Starring Léa Seydoux, Benjamin Biolay, and Blanche Gardin.
A celebrity journalist, juggling her busy career and personal life, has her life over-turned by a freak car accident.
It’s tough to consider what broader audiences will make of Bruno Dumont’s latest effort, a tri-pronged satire of sensationalist news, social media, and the perils of fame that somewhat offsets its saggy pacing with a finely calibrated performance from Léa Seydoux.
France de Meurs (Seydoux) is a celebrity TV journalist who insinuates herself into the fabric of a story wherever possible in order to boost her profile, be it making a mocking spectacle of President Macron’s news briefing or quite literally directing a fleet of ISIS-rebelling soldiers to pose, while her own face is plastered front-and-center.
But when France accidentally knocks over a motorcyclist, Baptiste (Jawad Zemmar), she finds the cameras turned towards her in a fashion she no longer consents to, her media colleagues scrambling for dramatic crumbs no matter that Baptiste wasn’t gravely injured and the matter was resolved amicably.
Critiques of social media narcissism and the soullessness of mainstream news are hardly original touchstones in 2021, and while Dumont’s film isn’t a superficial satire of these subjects, it can feel like a bit of a slog getting to the real dramatic meat of the matter.
Sights of France’s own son buried in his phone as she tries to greet him, and a galling scene where she interrupts a delicate interview to record an extra round of camera coverage, shouldn’t surprise anyone who’s not entirely blinkered to the world around them.
But the fateful accident with Baptiste generates a blackly comedic act of the snake swallowing its own tail, as France becomes an unsavoury news item herself, cameras pointed in her face for embarrassing selfies and interviews alike.
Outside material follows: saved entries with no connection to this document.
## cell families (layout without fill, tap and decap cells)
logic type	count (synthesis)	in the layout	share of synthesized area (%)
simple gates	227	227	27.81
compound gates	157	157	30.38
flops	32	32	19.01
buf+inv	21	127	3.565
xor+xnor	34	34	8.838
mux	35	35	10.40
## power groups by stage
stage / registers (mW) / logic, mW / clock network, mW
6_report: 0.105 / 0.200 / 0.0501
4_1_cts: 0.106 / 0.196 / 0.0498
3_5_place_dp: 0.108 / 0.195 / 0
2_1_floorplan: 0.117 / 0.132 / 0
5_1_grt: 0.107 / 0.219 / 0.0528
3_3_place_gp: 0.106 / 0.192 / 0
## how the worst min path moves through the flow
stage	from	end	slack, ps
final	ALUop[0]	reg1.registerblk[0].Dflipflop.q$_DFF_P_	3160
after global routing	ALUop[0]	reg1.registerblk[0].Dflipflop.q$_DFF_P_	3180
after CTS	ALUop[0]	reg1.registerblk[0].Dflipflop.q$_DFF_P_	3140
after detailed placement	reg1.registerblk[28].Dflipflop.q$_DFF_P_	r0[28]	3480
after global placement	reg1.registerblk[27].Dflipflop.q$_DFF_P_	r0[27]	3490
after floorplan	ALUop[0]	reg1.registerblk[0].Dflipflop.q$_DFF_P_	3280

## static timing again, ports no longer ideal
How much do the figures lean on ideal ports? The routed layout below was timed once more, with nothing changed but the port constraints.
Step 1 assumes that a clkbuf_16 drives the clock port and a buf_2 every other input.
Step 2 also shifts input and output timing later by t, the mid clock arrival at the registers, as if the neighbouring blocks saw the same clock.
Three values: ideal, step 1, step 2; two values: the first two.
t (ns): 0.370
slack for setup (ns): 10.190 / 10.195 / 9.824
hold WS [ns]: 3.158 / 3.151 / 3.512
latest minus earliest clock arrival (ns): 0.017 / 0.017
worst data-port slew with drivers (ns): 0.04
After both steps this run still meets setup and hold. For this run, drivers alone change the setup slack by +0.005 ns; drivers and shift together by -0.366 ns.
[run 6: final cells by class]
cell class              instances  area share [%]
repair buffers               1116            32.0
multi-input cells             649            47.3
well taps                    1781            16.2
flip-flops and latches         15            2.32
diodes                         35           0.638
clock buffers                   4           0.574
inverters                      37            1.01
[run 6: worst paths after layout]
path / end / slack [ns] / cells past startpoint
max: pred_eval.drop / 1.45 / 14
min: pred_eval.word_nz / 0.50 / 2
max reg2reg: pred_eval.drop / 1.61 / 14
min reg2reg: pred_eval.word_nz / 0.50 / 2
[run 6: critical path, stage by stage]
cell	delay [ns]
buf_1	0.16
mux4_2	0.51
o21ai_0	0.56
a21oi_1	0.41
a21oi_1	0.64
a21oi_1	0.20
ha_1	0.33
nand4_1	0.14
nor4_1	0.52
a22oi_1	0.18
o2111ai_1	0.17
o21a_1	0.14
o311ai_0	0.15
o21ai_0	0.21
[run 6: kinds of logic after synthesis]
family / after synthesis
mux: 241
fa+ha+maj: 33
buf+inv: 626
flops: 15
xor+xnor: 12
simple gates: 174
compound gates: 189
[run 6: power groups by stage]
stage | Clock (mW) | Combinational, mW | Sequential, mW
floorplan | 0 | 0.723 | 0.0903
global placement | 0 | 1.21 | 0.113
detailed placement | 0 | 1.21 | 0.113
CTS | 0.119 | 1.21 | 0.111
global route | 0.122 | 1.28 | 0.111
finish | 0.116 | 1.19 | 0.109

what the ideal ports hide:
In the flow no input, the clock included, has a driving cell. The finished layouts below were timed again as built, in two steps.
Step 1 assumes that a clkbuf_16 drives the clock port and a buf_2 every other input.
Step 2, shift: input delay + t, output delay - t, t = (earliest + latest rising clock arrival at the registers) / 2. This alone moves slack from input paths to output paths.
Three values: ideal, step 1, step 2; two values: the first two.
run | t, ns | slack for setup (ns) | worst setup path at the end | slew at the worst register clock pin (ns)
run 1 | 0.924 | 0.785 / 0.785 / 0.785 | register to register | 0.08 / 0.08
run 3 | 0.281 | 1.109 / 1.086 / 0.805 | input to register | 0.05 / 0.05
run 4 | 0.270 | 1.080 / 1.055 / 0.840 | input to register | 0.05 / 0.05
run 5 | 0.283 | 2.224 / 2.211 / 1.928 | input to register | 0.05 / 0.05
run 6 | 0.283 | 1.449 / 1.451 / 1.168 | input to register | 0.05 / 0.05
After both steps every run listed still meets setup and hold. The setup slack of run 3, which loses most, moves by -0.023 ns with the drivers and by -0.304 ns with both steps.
This is an optimization exercise on Yosys and OpenROAD, whose aim is small area and a short achievable clock period, not a production implementation.
Where RTL was checked, it was by simulation tests only, not by an equivalence proof against the original.
The clock port is modelled as an ideal driver; clocking choices that lean on that would not hold on a real chip.
Power figures rest on the tool's default switching activity, not on a simulated workload.

Setup of job 104:
==> module alu, before the edit <==
module alu (clk, operand_a, operand_b, cin, en, result, lo_next, hi_next);
    input clk;
    input [7:0] operand_a, operand_b;
    input cin, en;
    output reg [7:0] result;
    output [3:0] lo_next;
    output [7:0] hi_next;
    wire [7:0] p = operand_a ^ operand_b;
    wire [7:0] g = operand_a & operand_b;
    wire G10 = g[1] | (p[1] & g[0]), P10 = p[1] & p[0];
    wire G32 = g[3] | (p[3] & g[2]), P32 = p[3] & p[2];
    wire G54 = g[5] | (p[5] & g[4]), P54 = p[5] & p[4];
    wire G64 = g[6] | (p[6] & G54),  P64 = p[6] & P54;
    wire G52 = G54 | (P54 & G32),    P52 = P54 & P32;
    wire G62 = G64 | (P64 & G32),    P62 = P64 & P32;
    wire [7:0] c;
    assign c[0] = cin;
    assign c[1] = g[0] | (p[0] & cin);
    assign c[2] = G10 | (P10 & cin);
    assign c[3] = g[2] | (p[2] & c[2]);
    assign c[4] = G32 | (P32 & c[2]);
    assign c[5] = g[4] | (p[4] & c[4]);
    assign c[6] = G52 | (P52 & c[2]);
    assign c[7] = G62 | (P62 & c[2]);
    wire [7:0] sum = p ^ c;
    always @(posedge clk)
        result <= en ? sum : 8'd0;
    wire [1:0] s_lo = sum[1:0];
    assign lo_next = en ? (4'b0001 << s_lo) : 4'b0001;
    wire [2:0] s0 = operand_a[4:2] + operand_b[4:2];
    wire [7:0] d0 = 8'b00000001 << s0;
    wire [7:0] d1 = {d0[6:0], d0[7]};
    assign hi_next = en ? (c[2] ? d1 : d0) : 8'b00000001;
endmodule
==> module reg_mem, before the edit <==
module reg_mem (lo_next, hi_next, data_in, wen, clk, data_out);
    input [3:0] lo_next;
    input [7:0] hi_next;
    input [7:0] data_in;
    input wen;
    input clk;
    output reg [7:0] data_out;
    reg [255:0] mem_bits;
    reg [3:0] rlo;
    reg [7:0] rhi;
    wire [7:0] rd [0:32];
    assign rd[0] = 8'd0;
    always @(posedge clk) begin
        rlo <= lo_next;
        rhi <= hi_next;
    end
    genvar k;
    generate
        for (k = 0; k < 32; k = k + 1) begin : word
            wire hit = rlo[k % 4] & rhi[k / 4];
            always @(posedge clk)
                if (wen & hit)
                    mem_bits[8*k +: 8] <= data_in;
            assign rd[k+1] = rd[k] | ({8{hit}} & mem_bits[8*k +: 8]);
        end
    endgenerate
    always @(posedge clk)
        data_out <= wen ? 8'd0 : rd[32];
endmodule
==> module simple_cpu, before the edit <==
module simple_cpu (clk, rst, instruction, regfile_a, regfile_b, regfile_c, regfile_d);
    input clk, rst;
    input [19:0] instruction;
    output [7:0] regfile_a, regfile_b, regfile_c, regfile_d;
    wire [7:0] operand1, operand_b, store_data, result, data_out;
    wire [3:0] lo_next;
    wire [7:0] hi_next;
    wire alu_cin, alu_en, w_r;
    alu alu1 (clk, operand1, operand_b, alu_cin, alu_en, result, lo_next, hi_next);
    reg_mem data_memory (lo_next, hi_next, store_data, w_r, clk, data_out);
    CU CU1 (clk, rst, instruction, result, data_out, operand1, operand_b, store_data,
            alu_cin, alu_en, w_r, regfile_a, regfile_b, regfile_c, regfile_d);
endmodule
This design comes from an exercise in tuning for small area on the open sky130 flow, not from production work.
At most, simulation tests tie the RTL to the original design; equivalence was not proved.
Power is estimated from default activity; no workload was simulated.

==> v22 <==
==> flow/design.v <==
`timescale 1ns/1ps
module uart_ip_top (
    sys_clk,
    reset,
    din,
    ri,
    si,
    tx,
    dout,
    ro,
    so,
    rx
);
    input           sys_clk;
    input           reset;
    input   [0:7]   din;
    input           si;
    output          ri;
    output          tx;
    output  [0:7]   dout;
    input           ro;
    output          so;
    input           rx;
    reg     [8:0]   tc;
    wire            bit_tick = (tc == 9'd434);
    wire            tc_two   = (tc == 9'd2);
    always @(posedge sys_clk, posedge reset)
        if (reset)          tc <= 9'd0;
        else if (bit_tick)  tc <= 9'd1;
        else                tc <= tc + 9'd1;
    reg     [0:7]   tmem [0:15];
    reg     [4:0]   twp;             
    reg     [4:0]   trp;             
    wire    [4:0]   tdx    = twp ^ trp;
    wire            t_full = (tdx == 5'b10000);
    wire            t_ne   = |tdx;
    assign ri = si & ~t_full;
    always @(posedge sys_clk)
        if (ri) tmem[twp[3:0]] <= din;
    always @(posedge sys_clk, posedge reset)
        if (reset)      twp <= 5'd0;
        else if (ri)    twp <= twp + 5'd1;
    reg     [3:0]   tp;
    reg             e_s, e_ss;       
    wire            t_idle = (tp == 4'd3);
    always @(posedge sys_clk, posedge reset)
        if (reset) begin
            tp   <= 4'd3;
            e_s  <= 1'b0;
            e_ss <= 1'b0;
        end
        else if (bit_tick) begin
            e_s  <= t_ne;
            e_ss <= e_s;
            if (t_idle) begin
                if (e_ss) tp <= 4'd7;
            end
            else tp <= tp + 4'd1;
        end
    always @(posedge sys_clk, posedge reset)
        if (reset)                      trp <= 5'd0;
        else if (tc_two && tp == 4'd7)  trp <= trp + 5'd1;
    reg     [0:7]   dt;
    always @(posedge sys_clk)
        if (bit_tick && t_idle && e_ss) dt <= tmem[trp[3:0]];
    wire            dbit = dt[~tp[2:0]];
    reg             par;
    always @(posedge sys_clk)
        if (bit_tick) par <= tp[3] & (par ^ dbit);
    assign tx = tp[3] ? dbit : (tp[2] ? 1'b0 : ((tp[1] | tp[0]) ? 1'b1 : par));
    reg     [4:0]   rc;
    wire            s_tick = (rc == 5'd27);
    wire            rc_two = (rc == 5'd2);
    always @(posedge sys_clk, posedge reset)
        if (reset)          rc <= 5'd0;
        else if (s_tick)    rc <= 5'd1;
        else                rc <= rc + 5'd1;
    reg             d1, d2, d3;
    always @(posedge sys_clk, posedge reset)
        if (reset) begin
            d1 <= 1'b0;
            d2 <= 1'b0;
            d3 <= 1'b0;
        end
        else if (s_tick) begin
            d1 <= rx;
            d2 <= d1;
            d3 <= d2;
        end
    reg             ridle;
    reg     [7:0]   k;
    wire            r_done = ~ridle & (k == 8'd167);
    always @(posedge sys_clk, posedge reset)
        if (reset) ridle <= 1'b1;
        else if (s_tick) begin
            if (ridle) begin
                if (~d2 & d3) ridle <= 1'b0;
            end
            else if (k == 8'd167) ridle <= 1'b1;
        end
    always @(posedge sys_clk)
        if (s_tick) begin
            if (ridle) k <= 8'd0;
            else       k <= k + 8'd1;
        end
    reg     [0:7]   sr;
    wire            shift = ~ridle && k[3:0] == 4'd6 && k[7:4] >= 4'd1 && k[7:4] <= 4'd8;
    always @(posedge sys_clk)
        if (s_tick && shift) sr <= {rx, sr[0:6]};
    reg     [0:7]   rmem [0:15];
    reg     [4:0]   rwp;             
    reg     [4:0]   rrp;
    reg             f_s, f_ss;       
    reg             wp;              
    wire    [4:0]   rdx    = rwp ^ rrp;
    wire            r_full = (rdx == 5'b10000);
    wire            wgo    = wp & rc_two;
    always @(posedge sys_clk, posedge reset)
        if (reset) begin
            f_s  <= 1'b0;
            f_ss <= 1'b0;
            wp   <= 1'b0;
        end
        else begin
            if (s_tick) begin
                f_s  <= r_full;
                f_ss <= f_s;
            end
            if (s_tick && r_done) wp <= ~f_ss;
            else if (rc_two)      wp <= 1'b0;
        end
    always @(posedge sys_clk)
        if (wgo) rmem[rwp[3:0]] <= sr;
    always @(posedge sys_clk, posedge reset)
        if (reset)      rwp <= 5'd0;
        else if (wgo)   rwp <= rwp + 5'd1;
    assign so = |rdx;
    wire rd = so & ro;
    assign dout = rd ? rmem[rrp[3:0]] : 8'd0;
    always @(posedge sys_clk, posedge reset)
        if (reset)      rrp <= 5'd0;
        else if (rd)    rrp <= rrp + 5'd1;
endmodule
Yet what sets France apart from other satires of these subjects is the growing self-awareness of its titular protagonist. “My self-esteem is excessive,” France declares after venturing off on a spa visit to (unsuccessfully) clear her head. Seeing a narcissist reckoning with their own inflated ego is, per the nature of narcissism, an incredibly rare sight both in life and certainly in cinema. It’s by far the most interesting and original thread of Dumont’s film, as he seems to ask, how can one live unselfishly with cameras documenting your every which move?
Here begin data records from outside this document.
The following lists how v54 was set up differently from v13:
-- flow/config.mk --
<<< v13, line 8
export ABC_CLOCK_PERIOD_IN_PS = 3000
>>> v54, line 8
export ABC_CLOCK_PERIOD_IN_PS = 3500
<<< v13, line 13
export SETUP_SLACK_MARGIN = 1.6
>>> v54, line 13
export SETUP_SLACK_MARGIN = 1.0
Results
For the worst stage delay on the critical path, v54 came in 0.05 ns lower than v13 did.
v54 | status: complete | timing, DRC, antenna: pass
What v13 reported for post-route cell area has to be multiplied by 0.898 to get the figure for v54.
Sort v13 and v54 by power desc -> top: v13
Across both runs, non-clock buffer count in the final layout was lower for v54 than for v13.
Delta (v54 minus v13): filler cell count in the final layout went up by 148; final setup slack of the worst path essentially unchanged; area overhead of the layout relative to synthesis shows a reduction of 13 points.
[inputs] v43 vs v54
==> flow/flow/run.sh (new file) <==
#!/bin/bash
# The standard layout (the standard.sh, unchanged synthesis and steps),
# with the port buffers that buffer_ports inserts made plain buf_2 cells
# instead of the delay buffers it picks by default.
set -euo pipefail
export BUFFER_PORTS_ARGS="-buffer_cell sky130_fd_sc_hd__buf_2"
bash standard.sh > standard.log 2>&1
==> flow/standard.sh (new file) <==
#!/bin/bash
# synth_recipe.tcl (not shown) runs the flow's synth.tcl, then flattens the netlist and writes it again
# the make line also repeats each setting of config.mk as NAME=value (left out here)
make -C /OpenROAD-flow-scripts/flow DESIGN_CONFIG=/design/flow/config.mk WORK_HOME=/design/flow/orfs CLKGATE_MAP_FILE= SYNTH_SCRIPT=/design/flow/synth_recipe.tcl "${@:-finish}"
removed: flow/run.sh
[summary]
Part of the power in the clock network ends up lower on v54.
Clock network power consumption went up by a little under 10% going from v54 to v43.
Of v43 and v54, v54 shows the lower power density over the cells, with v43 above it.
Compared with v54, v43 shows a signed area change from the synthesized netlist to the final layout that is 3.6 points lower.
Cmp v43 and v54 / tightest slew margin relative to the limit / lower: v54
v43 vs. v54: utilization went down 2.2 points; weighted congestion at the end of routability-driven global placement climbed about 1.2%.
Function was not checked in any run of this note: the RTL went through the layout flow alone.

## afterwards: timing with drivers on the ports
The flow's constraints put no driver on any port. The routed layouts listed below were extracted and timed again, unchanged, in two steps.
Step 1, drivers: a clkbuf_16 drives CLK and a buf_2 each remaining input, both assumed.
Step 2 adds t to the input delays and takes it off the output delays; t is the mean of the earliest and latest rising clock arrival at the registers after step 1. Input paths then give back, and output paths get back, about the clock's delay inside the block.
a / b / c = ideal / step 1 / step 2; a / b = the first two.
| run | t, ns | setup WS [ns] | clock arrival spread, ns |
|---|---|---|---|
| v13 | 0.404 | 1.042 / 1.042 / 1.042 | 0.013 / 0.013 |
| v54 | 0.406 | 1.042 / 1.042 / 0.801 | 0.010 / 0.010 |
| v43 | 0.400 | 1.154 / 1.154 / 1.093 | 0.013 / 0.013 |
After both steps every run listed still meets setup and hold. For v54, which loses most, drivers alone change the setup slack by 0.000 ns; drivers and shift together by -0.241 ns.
From an optimization exercise on the open Yosys and OpenROAD flow, aimed at small area, a short achievable clock period and few clock cycles per item; shortcuts taken in it are not production practice.
Where RTL was checked, it was by simulation tests only, not by an equivalence proof against the original.
Power is estimated from default activity; no workload was simulated.

==> inputs of 01-24 <==
==> flow/design.v <==
`timescale 1ns / 1ps
module time_based_processor(
    input           clk,             
    input           rst_n,           
    input  [7:0]    data_in,         
    input  [2:0]    opcode,          
    input           data_valid,      
    output [15:0]   data_out,        
    output          data_ready,      
    output [3:0]    status_flags     
);
    localparam OP_NOP     = 3'b000;
    localparam OP_ADD     = 3'b001;
    localparam OP_SUB     = 3'b010;
    localparam OP_MUL     = 3'b011;
    localparam OP_SHIFT   = 3'b100;
    localparam OP_FILTER  = 3'b101;
    localparam OP_INVERT  = 3'b110;
    localparam OP_COMPARE = 3'b111;
    reg        wait_b;        
    reg        busy;          
    reg        ready;         
    reg [7:0]  x;             
    reg [2:0]  op;            
    reg [15:0] result;
    reg        flag_ovf;
    reg        out_inv;       
    reg        flag_zero;
    wire idle = ~(wait_b | busy | ready);
    wire [7:0] b = data_in;
    function [10:0] padd;
        input [9:0] a, b;
        input       ci;
        reg   [9:0] g, p, gg, pp;
        integer i, l;
        begin
            p = a ^ b;
            g = (a & b) | {9'd0, p[0] & ci};
            gg = g;
            pp = p;
            for (l = 0; l < 4; l = l + 1)
                for (i = 9; i >= 0; i = i - 1)
                    if ((i >> l) & 1) begin
                        gg[i] = gg[i] | (pp[i] & gg[((i >> l) << l) - 1]);
                        pp[i] = pp[i] & pp[((i >> l) << l) - 1];
                    end
            padd = {gg[9], p ^ {gg[8:0], ci}};
        end
    endfunction
    wire [9:0]  t0     = {2'b00, result[15:8]};
    wire [9:0]  t1     = {2'b00, x & {8{result[0]}}};
    wire [9:0]  t2     = {1'b0, x & {8{result[1]}}, 1'b0};
    wire [9:0]  cs_s   = t0 ^ t1 ^ t2;
    wire [9:0]  cs_c   = (t0 & t1) | (t0 & t2) | (t1 & t2);
    wire [10:0] msum   = padd(cs_s, {cs_c[8:0], 1'b0}, 1'b0);
    wire [15:0] mstep  = {msum[9:0], result[7:2]};
    wire [10:0] sums = padd({2'b00, x}, {2'b00, b}, 1'b0);
    wire       c   = sums[8];
    wire       eq  = &(x ^ b);             
    wire [2:0] s   = b[2:0];
    wire [2:0] rl  = b[3] ? -s : s;        
    wire [7:0] r1  = rl[0] ? {x[6:0], x[7]} : x;
    wire [7:0] r2  = rl[1] ? {r1[5:0], r1[7:6]} : r1;
    wire [7:0] r3  = rl[2] ? {r2[3:0], r2[7:4]} : r2;
    wire [7:0] keep_l = 8'hFF << s;
    wire [7:0] keep_r = 8'hFF >> s;
    wire [7:0] shifted = r3 & (b[3] ? keep_r : keep_l);
    reg [15:0] alu;
    reg        alu_ovf, alu_zero;
    always @(*) begin
        alu = 16'h0000; alu_ovf = 1'b0; alu_zero = 1'b0;
        case (op)
            OP_ADD:     begin alu[7:0] = sums[7:0]; alu_ovf = c;  alu_zero = ~|(x | b); end
            OP_SUB:     begin alu[7:0] = sums[7:0]; alu_ovf = c;  alu_zero = eq; end
            OP_MUL:     begin alu[7:0] = b; alu_zero = ~|x | ~|b; end
            OP_SHIFT:   alu[7:0] = shifted;
            OP_FILTER:  alu[7:0] = x & b;
            OP_COMPARE: begin alu[1:0] = {c, ~c & ~eq}; alu_zero = eq; end
            default:    alu = 16'h0000;
        endcase
    end
    always @(posedge clk or negedge rst_n) begin
        if (!rst_n) begin
            wait_b <= 1'b0;
            busy   <= 1'b0;
            ready  <= 1'b0;
        end else begin
            if (idle && data_valid) begin
                if (opcode == OP_NOP || opcode == OP_INVERT) ready <= 1'b1;
                else wait_b <= 1'b1;
            end
            if (wait_b && data_valid) begin
                wait_b <= 1'b0;
                if (op == OP_MUL) busy <= 1'b1;
                else ready <= 1'b1;
            end
            if (busy && op[1:0] == 2'b00) begin
                busy  <= 1'b0;
                ready <= 1'b1;
            end
            if (ready && data_valid) ready <= 1'b0;
        end
    end
    always @(posedge clk) begin
        if (idle) begin
            x         <= data_in ^ {8{opcode == OP_SUB || opcode == OP_COMPARE}};
            op        <= opcode;
            out_inv   <= (opcode == OP_SUB) || (opcode == OP_INVERT);
            result    <= {8'h00, data_in};
            flag_ovf  <= 1'b0;
            flag_zero <= 1'b0;
        end
        if (wait_b) begin
            flag_ovf  <= alu_ovf;
            flag_zero <= alu_zero;
            result    <= alu;
        end
        if (busy) begin
            op     <= op - 3'd1;
            result <= mstep;
        end
    end
    assign data_out     = {result[15:8], result[7:0] ^ {8{out_inv}}};
    assign data_ready   = ready;
    assign status_flags = {flag_ovf, flag_zero, 1'b0, ready};
endmodule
Though Dumont’s portrait of societal rot feels low-key dystopian, France is really at its best as a character study, as France’s soul slowly begins to reveal itself outside of her prim, perfectly coiffured exterior. It’s far too simplistic to say that France’s unhappiness is rooted entirely in either her comfortable-yet-unfulfilled family life – namely a son and husband who seem not terribly interested in her – or her realisation of the miasmic professional enterprise she’s party to.
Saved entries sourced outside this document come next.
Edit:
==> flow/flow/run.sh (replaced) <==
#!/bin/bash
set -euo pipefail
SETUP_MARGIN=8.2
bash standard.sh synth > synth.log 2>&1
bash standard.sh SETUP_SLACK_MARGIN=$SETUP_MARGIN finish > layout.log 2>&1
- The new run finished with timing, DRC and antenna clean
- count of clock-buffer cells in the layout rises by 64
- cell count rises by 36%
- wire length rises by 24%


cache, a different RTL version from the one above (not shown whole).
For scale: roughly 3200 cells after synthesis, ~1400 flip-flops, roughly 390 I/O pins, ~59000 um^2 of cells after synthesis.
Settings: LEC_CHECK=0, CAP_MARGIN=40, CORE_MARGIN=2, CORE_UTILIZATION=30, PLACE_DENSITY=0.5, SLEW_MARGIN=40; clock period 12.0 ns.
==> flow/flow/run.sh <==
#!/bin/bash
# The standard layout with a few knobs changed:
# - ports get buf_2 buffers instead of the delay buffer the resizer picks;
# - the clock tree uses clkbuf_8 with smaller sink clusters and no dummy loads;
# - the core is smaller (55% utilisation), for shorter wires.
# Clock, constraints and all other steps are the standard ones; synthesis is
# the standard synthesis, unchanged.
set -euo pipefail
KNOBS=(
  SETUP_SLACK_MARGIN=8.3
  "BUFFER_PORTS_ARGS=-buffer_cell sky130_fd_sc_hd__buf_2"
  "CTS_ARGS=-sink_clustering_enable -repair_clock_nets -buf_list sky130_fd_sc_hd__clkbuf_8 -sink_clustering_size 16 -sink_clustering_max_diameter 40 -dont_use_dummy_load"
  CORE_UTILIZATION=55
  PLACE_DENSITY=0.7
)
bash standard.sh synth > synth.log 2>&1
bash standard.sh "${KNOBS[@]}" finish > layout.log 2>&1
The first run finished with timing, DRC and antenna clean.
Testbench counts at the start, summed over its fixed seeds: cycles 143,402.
Background: an optimization exercise with open tools, aiming at small area, a short achievable clock period and few clock cycles per item. Do not read the settings as production practice. Only simulation tests tie the RTL to the original design; equivalence was not proved. Power figures rest on the tool's default switching activity, not on a simulated workload.

## flow/design.v (module list and top-level ports; edited modules follow where they fit)
// module sram_dual_port: 39 lines
// module free_circular_buffer: 99 lines
// module newlib_based_allocator: 1295 lines
// module memory_manager: 156 lines
module memory_manager #(parameter XLEN = 32, parameter HEAP_SIZE = 32'h02000000
)
(
    input clk,
    input rst,
    input stall_i,
    input allocate_request,
    input [31:0] allocate_size,
    input free_request,
    input [31:0] free_addr,
    output [31:0] allocate_addr,
    output allocate_finish,
    output free_finish,
    output busy,
    output                     dmm_strobe,
    output                     dmm_rw,
    output  [XLEN-1 : 0]       dmm_addr,
    output  [XLEN-1 : 0]       dmm_data_o,
    input   [XLEN-1 : 0]       dmm_data_i,
    input                      dmm_ready_i,
    output                     bc_we_a,
    output  [9:0]              bc_addr_a,
    output  [31:0]             bc_wdata_a,
    input   [31:0]             bc_rdata_a,
    output                     bc_we_b,
    output  [9:0]              bc_addr_b,
    output  [31:0]             bc_wdata_b,
    input   [31:0]             bc_rdata_b
);
  // ...
==> flow/run.sh <==
#!/bin/bash
# synth_recipe.tcl (not shown) runs the flow's synth.tcl, then flattens the netlist and writes it again
# the make line also repeats each setting of config.mk as NAME=value (left out here)
make -C /OpenROAD-flow-scripts/flow DESIGN_CONFIG=/design/flow/config.mk WORK_HOME=/design/flow/orfs CLKGATE_MAP_FILE= SYNTH_SCRIPT=/design/flow/synth_recipe.tcl finish
==> flow/config.mk <==
export PLATFORM = sky130hd
export DESIGN_NAME = memory_manager
export DESIGN_NICKNAME = memory_manager
export VERILOG_FILES = /design/flow/design.v
export SDC_FILE = /design/flow/constraint.sdc
export NUM_CORES = 4
export LEC_CHECK = 0
export CAP_MARGIN = 40
export CORE_MARGIN = 2
export CORE_UTILIZATION = 30
export PLACE_DENSITY = 0.5
export SLEW_MARGIN = 30
==> flow/constraint.sdc <==
create_clock -name core_clock -period 10.0 [get_ports {clk}]
set_input_delay 2.0000 -clock core_clock [delete_from_list [all_inputs] [get_ports {clk}]]
set_output_delay 2.0000 -clock core_clock [all_outputs]
set_load 0.01 [all_outputs]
There’s a slyly perverse, playful tenor to Dumont’s film beyond its broader satire, relishing in willfully jarring tonal shifts which reflect the discord in France’s life. This is never better embodied than by a sharp narrative left-turn in the final 20 minutes, an almost parodically grim event that may admittedly prove one step too far for many. France is, even in its greatest moments of clarity, an unapologetically uneven tableau, and over its 133 minutes, quite exhausting at times.
It falls to Seydoux, then, to guide viewers through, and that she does with a tenacious performance which switch-foots nimbly between modes as the tragi-comic tone requires. She is perfectly cast as the appealing France, and skilled enough to execute the dichotomy of impeccably pristine TV presenter and anguished human being. Dumont is smart enough to center his film around Seydoux’s face, which he captures in close-up with tears streaming down it on regular occasion (seriously, it could be a drinking game by film’s end).
Dumont also uses his self-consciously glossy aesthetic to bolster his film’s themes, taking a mixed-media approach to the various cameras and lenses through which we observe France throughout – from the movie’s cinematic perspective itself to news cameras of varying visual fidelity.
Cameras are everywhere within the world of the film, both as objects which benefit France’s career and, increasingly throughout, like weapons keen to trap pieces of her soul. The finest part of the stylistic package, however, must be the disarmingly ambient score from the late Christophe, melding electro-pop beats with heavy bursts of bass sure to shake rooms wherever it’s played.
If the tousled ambition of Dumont’s film will wear down some, many more will struggle with the pic’s two-plus-hour runtime, in which numerous sequences feel willfully distended long after their point has been made. Art shouldn’t be efficient by necessity, but making it to the end of this piece invoked feelings of sluggish tiredness.
France is a messy and long-winded satire of the modern media landscape, but director Bruno Dumont clearly appreciates the value of Léa Seydoux’s endlessly expressive face, which he takes full advantage of throughout.